I've been having quite a wonderful November, in terms of creativity. I have been taking an online journaling class, which started Nov. 4, and I've also been writing a poem a day. I didn't plan to make a sketch a day, but I've been doing that too. The processes have been feeding each other in interesting ways.
As I've already written about, in this blog post, I made a sketch during a brief rest stop on my long drive Saturday:
I thought about the story of Jonah and the whale as I was sketching. I continued to think about it as I continued my week's travels.
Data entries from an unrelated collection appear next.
--- config.mk ---
export PLATFORM = sky130hd
export DESIGN_NAME = rsf_reset_values
export DESIGN_NICKNAME = d
export VERILOG_FILES = /design/src/hdl/rsf_pkg.sv /design/src/hdl/rsf_reset_values.sv /design/src/hdl/rsf_sync.sv
export VERILOG_INCLUDE_DIRS = /design/src /design/src/hdl
export SDC_FILE = /design/constraint.sdc
export NUM_CORES = 2
export LEC_CHECK = 0
export CORE_MARGIN = 1.5
export CORE_UTILIZATION = 55
export DETAILED_ROUTE_END_ITERATION = 16
export DONT_BUFFER_PORTS = 1
export PLACE_DENSITY = 0.7
export SYNTH_ARGS = -nofsm -noshare
export SYNTH_HDL_FRONTEND = slang
export SYNTH_SLANG_ARGS = --single-unit
--- constraint.sdc ---
create_clock -name CORE_CLK -period 2.7 [get_ports CORE_CLK]
set_clock_uncertainty 0.15 [all_clocks]
set_input_delay 0.135 -clock CORE_CLK [delete_from_list [all_inputs] [get_ports CORE_CLK]]
set_output_delay 0.135 -clock CORE_CLK [all_outputs]
set_load 0.03 [all_outputs]
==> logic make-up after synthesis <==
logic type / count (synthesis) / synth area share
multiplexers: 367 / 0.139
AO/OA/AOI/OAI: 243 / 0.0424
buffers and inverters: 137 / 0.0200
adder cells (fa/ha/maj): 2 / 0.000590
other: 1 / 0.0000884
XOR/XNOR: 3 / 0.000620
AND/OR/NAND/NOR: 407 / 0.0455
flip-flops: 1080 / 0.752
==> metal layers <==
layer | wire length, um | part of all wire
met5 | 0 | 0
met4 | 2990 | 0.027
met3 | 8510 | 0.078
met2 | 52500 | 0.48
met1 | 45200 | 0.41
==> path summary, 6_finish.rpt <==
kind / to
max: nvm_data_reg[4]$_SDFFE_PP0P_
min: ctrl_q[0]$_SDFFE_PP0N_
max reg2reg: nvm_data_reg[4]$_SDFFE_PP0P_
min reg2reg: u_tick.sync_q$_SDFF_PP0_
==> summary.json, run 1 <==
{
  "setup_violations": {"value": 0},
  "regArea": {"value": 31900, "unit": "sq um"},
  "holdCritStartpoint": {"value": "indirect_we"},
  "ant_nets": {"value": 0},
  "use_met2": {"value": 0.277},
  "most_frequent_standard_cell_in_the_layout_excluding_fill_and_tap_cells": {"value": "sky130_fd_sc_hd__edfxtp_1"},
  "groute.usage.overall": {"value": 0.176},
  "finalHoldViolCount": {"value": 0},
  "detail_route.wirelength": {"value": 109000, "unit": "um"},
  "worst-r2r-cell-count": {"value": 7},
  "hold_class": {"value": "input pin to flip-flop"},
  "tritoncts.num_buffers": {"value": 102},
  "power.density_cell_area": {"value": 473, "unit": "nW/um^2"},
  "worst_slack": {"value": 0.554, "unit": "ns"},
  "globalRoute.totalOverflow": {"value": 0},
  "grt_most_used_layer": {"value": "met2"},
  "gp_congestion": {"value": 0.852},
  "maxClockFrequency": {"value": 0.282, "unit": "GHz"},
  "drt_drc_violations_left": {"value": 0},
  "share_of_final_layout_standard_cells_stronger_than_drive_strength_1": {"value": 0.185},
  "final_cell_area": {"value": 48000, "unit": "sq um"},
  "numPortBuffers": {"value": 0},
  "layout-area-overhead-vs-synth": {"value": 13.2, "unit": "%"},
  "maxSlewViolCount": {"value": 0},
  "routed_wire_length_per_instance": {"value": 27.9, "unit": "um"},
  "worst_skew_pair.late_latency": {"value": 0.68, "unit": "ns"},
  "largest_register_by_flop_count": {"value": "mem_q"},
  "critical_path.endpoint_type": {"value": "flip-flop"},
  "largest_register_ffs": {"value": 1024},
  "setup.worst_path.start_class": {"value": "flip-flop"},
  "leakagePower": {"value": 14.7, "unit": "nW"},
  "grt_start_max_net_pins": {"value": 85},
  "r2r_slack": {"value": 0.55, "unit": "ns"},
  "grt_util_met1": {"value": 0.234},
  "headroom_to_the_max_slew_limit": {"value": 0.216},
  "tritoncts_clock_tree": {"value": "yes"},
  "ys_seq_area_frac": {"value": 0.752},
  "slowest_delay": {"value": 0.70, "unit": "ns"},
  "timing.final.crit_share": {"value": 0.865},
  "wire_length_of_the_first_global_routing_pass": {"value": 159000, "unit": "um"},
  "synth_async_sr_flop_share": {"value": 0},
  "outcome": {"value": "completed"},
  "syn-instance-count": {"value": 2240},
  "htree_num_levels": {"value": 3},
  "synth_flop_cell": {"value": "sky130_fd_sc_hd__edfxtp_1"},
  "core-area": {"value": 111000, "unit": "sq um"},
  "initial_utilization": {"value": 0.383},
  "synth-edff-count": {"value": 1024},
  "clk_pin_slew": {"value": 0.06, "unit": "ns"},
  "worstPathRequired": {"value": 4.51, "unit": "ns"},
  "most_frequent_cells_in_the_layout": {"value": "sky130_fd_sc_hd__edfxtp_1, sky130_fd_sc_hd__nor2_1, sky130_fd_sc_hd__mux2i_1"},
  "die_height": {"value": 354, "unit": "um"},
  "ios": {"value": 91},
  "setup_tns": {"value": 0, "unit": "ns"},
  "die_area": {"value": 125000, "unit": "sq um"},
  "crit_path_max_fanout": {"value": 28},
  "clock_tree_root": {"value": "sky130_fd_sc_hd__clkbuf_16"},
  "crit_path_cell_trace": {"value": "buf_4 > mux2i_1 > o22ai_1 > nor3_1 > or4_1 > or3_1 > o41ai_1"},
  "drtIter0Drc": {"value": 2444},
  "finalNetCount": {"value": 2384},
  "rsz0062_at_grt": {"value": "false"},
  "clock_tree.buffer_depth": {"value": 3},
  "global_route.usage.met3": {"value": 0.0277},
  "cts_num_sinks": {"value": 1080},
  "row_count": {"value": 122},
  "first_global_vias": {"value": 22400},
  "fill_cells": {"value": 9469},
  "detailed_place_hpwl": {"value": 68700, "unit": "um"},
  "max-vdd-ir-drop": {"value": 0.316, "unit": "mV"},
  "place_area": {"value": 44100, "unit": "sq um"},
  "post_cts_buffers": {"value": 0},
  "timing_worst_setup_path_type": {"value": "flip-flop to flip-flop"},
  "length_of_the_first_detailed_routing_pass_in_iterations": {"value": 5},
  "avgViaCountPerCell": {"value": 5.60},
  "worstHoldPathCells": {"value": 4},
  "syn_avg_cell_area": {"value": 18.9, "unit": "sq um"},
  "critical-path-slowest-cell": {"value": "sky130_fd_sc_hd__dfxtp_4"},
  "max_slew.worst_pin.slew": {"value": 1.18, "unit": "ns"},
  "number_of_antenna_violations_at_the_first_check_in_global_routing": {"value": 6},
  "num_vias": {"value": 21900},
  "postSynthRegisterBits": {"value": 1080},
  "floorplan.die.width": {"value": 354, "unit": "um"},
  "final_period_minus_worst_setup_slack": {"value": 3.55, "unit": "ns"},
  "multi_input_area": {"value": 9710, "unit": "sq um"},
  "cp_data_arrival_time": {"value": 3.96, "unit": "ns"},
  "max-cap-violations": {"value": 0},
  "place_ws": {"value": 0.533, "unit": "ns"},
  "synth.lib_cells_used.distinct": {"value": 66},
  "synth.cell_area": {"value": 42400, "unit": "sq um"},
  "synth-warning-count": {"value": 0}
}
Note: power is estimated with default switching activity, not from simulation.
You may remember that Jonah is a reluctant prophet in the short Biblical book of the same name. God wants Jonah to go to Nineveh, and Jonah doesn't want to. So he heads out in a different direction, on a ship. There's a storm, and Jonah feels that if the sailors toss him overboard, the storm will subside. The sailors do this, and Jonah is swallowed by a giant fish and spends 3 days in the stomach of the giant fish. He agrees to go to Nineveh, the fish vomits him up, and Nineveh proves to be receptive to his/God's message. There's a surprise twist at the end: Jonah gets in a snit of a mood because he's successful.
I spent time thinking about my image and the story. Is my heart a reluctant prophet? I've been intrigued with the idea of my heart as a prophet who grows tired of delivering messages from God and flees, only to find time for contemplation in the innards of a giant fish. I would likely never have had that poem idea without this image, which I hope to return to at some point.
Yesterday, I finally had time to write the poem down. As with the story of Jonah, it went in interesting ways. It's a poem I likely wouldn't have had without the sketch. And I wouldn't have had either, probably, without the daily discipline that I've adopted for November.